*** Opening Dataset records ***

## src/rtl/core/hvsf_pkg.sv

```systemverilog
// Shared types, constants and register indexes of the voxel surface fill block.
package hvsf_pkg;

    localparam int unsigned CoordWidth = 64;
    localparam int unsigned VarWidth   = 16;
    localparam int unsigned CodeWidth  = 32;
    localparam int unsigned RemWidth   = VarWidth + 1;
    localparam int unsigned ModCells   = CoordWidth;
    localparam int unsigned IdxWidth   = 3;

    localparam logic [63:0] MIX_MUL1  = 64'hbf58476d1ce4e5b9;
    localparam logic [63:0] MIX_MUL2  = 64'h94d049bb133111eb;
    localparam logic [63:0] SIGN_FLIP = 64'h8000000000000000;

    localparam logic [IdxWidth-1:0] REG_WORLD_SEED   = 3'd0;
    localparam logic [IdxWidth-1:0] REG_REGION_HASH  = 3'd1;
    localparam logic [IdxWidth-1:0] REG_BASE_SURFACE = 3'd2;
    localparam logic [IdxWidth-1:0] REG_VARIATION    = 3'd3;
    localparam logic [IdxWidth-1:0] REG_TERRAIN_CODE = 3'd4;
    localparam logic [IdxWidth-1:0] REG_AIR_CODE     = 3'd5;

    typedef struct packed {
        logic signed [CoordWidth-1:0] block_x;
        logic signed [CoordWidth-1:0] block_y;
        logic signed [CoordWidth-1:0] block_z;
    } hvsf_in_t;

    typedef struct packed {
        logic signed [CoordWidth-1:0] surf_height;
        logic                         solid;
        logic [CodeWidth-1:0]         cell_code;
    } hvsf_out_t;

    // One word travelling down the modulo chain
    typedef struct packed {
        logic                  valid;
        logic [CoordWidth-1:0] block_y;
        logic [RemWidth-1:0]   rem;
        logic [CoordWidth-1:0] dividend;
    } hvsf_mod_t;

    function automatic logic [63:0] mul32(input logic [31:0] a, input logic [31:0] b);
        logic [63:0] r;
        r = 64'(a) * 64'(b);
        return r;
    endfunction

endpackage

```

## src/rtl/core/hvsf_mod_cell.sv

```systemverilog
// One restoring-division step of the modulo chain: one dividend bit per cell.
module hvsf_mod_cell (
    input  logic                                aclk,
    input  logic                                aresetn,
    input  logic                                en,
    input  logic [hvsf_pkg::RemWidth-1:0]       divisor,
    input  hvsf_pkg::hvsf_mod_t                 cell_in,
    output hvsf_pkg::hvsf_mod_t                 cell_out
);

    logic                           valid_reg;
    logic [hvsf_pkg::CoordWidth-1:0] y_reg, dividend_reg;
    logic [hvsf_pkg::RemWidth-1:0]  rem_reg, rem_next;
    logic [hvsf_pkg::RemWidth:0]    trial;

    // shift in the next dividend bit, subtract when it fits
    assign trial = {cell_in.rem, cell_in.dividend[hvsf_pkg::CoordWidth-1]};

    always_comb begin
        if (trial >= {1'b0, divisor}) begin
            rem_next = hvsf_pkg::RemWidth'(trial - {1'b0, divisor});
        end else begin
            rem_next = trial[hvsf_pkg::RemWidth-1:0];
        end
    end

    always_ff @(posedge aclk) begin
        if (!aresetn) begin
            valid_reg <= 1'b0;
        end else if (en) begin
            valid_reg <= cell_in.valid;
        end
    end

    always_ff @(posedge aclk) begin
        if (en) begin
            y_reg        <= cell_in.block_y;
            rem_reg      <= rem_next;
            dividend_reg <= {cell_in.dividend[hvsf_pkg::CoordWidth-2:0], 1'b0};
        end
    end

    assign cell_out = '{valid: valid_reg, block_y: y_reg, rem: rem_reg,
                        dividend: dividend_reg};

endmodule

```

*** Closing Dataset records ***

*Exercise brief*.
Transcribe each line of the data exactly, skipping none.

*The completed task*.
## src/rtl/core/hvsf_pkg.sv

```systemverilog
// Shared types, constants and register indexes of the voxel surface fill block.
package hvsf_pkg;

    localparam int unsigned CoordWidth = 64;
    localparam int unsigned VarWidth   = 16;
    localparam int unsigned CodeWidth  = 32;
    localparam int unsigned RemWidth   = VarWidth + 1;
    localparam int unsigned ModCells   = CoordWidth;
    localparam int unsigned IdxWidth   = 3;

    localparam logic [63:0] MIX_MUL1  = 64'hbf58476d1ce4e5b9;
    localparam logic [63:0] MIX_MUL2  = 64'h94d049bb133111eb;
    localparam logic [63:0] SIGN_FLIP = 64'h8000000000000000;

    localparam logic [IdxWidth-1:0] REG_WORLD_SEED   = 3'd0;
    localparam logic [IdxWidth-1:0] REG_REGION_HASH  = 3'd1;
    localparam logic [IdxWidth-1:0] REG_BASE_SURFACE = 3'd2;
    localparam logic [IdxWidth-1:0] REG_VARIATION    = 3'd3;
    localparam logic [IdxWidth-1:0] REG_TERRAIN_CODE = 3'd4;
    localparam logic [IdxWidth-1:0] REG_AIR_CODE     = 3'd5;

    typedef struct packed {
        logic signed [CoordWidth-1:0] block_x;
        logic signed [CoordWidth-1:0] block_y;
        logic signed [CoordWidth-1:0] block_z;
    } hvsf_in_t;

    typedef struct packed {
        logic signed [CoordWidth-1:0] surf_height;
        logic                         solid;
        logic [CodeWidth-1:0]         cell_code;
    } hvsf_out_t;

    // One word travelling down the modulo chain
    typedef struct packed {
        logic                  valid;
        logic [CoordWidth-1:0] block_y;
        logic [RemWidth-1:0]   rem;
        logic [CoordWidth-1:0] dividend;
    } hvsf_mod_t;

    function automatic logic [63:0] mul32(input logic [31:0] a, input logic [31:0] b);
        logic [63:0] r;
        r = 64'(a) * 64'(b);
        return r;
    endfunction

endpackage

```

## src/rtl/core/hvsf_mod_cell.sv

```systemverilog
// One restoring-division step of the modulo chain: one dividend bit per cell.
module hvsf_mod_cell (
    input  logic                                aclk,
    input  logic                                aresetn,
    input  logic                                en,
    input  logic [hvsf_pkg::RemWidth-1:0]       divisor,
    input  hvsf_pkg::hvsf_mod_t                 cell_in,
    output hvsf_pkg::hvsf_mod_t                 cell_out
);

    logic                           valid_reg;
    logic [hvsf_pkg::CoordWidth-1:0] y_reg, dividend_reg;
    logic [hvsf_pkg::RemWidth-1:0]  rem_reg, rem_next;
    logic [hvsf_pkg::RemWidth:0]    trial;

    // shift in the next dividend bit, subtract when it fits
    assign trial = {cell_in.rem, cell_in.dividend[hvsf_pkg::CoordWidth-1]};

    always_comb begin
        if (trial >= {1'b0, divisor}) begin
            rem_next = hvsf_pkg::RemWidth'(trial - {1'b0, divisor});
        end else begin
            rem_next = trial[hvsf_pkg::RemWidth-1:0];
        end
    end

    always_ff @(posedge aclk) begin
        if (!aresetn) begin
            valid_reg <= 1'b0;
        end else if (en) begin
            valid_reg <= cell_in.valid;
        end
    end

    always_ff @(posedge aclk) begin
        if (en) begin
            y_reg        <= cell_in.block_y;
            rem_reg      <= rem_next;
            dividend_reg <= {cell_in.dividend[hvsf_pkg::CoordWidth-2:0], 1'b0};
        end
    end

    assign cell_out = '{valid: valid_reg, block_y: y_reg, rem: rem_reg,
                        dividend: dividend_reg};

endmodule

```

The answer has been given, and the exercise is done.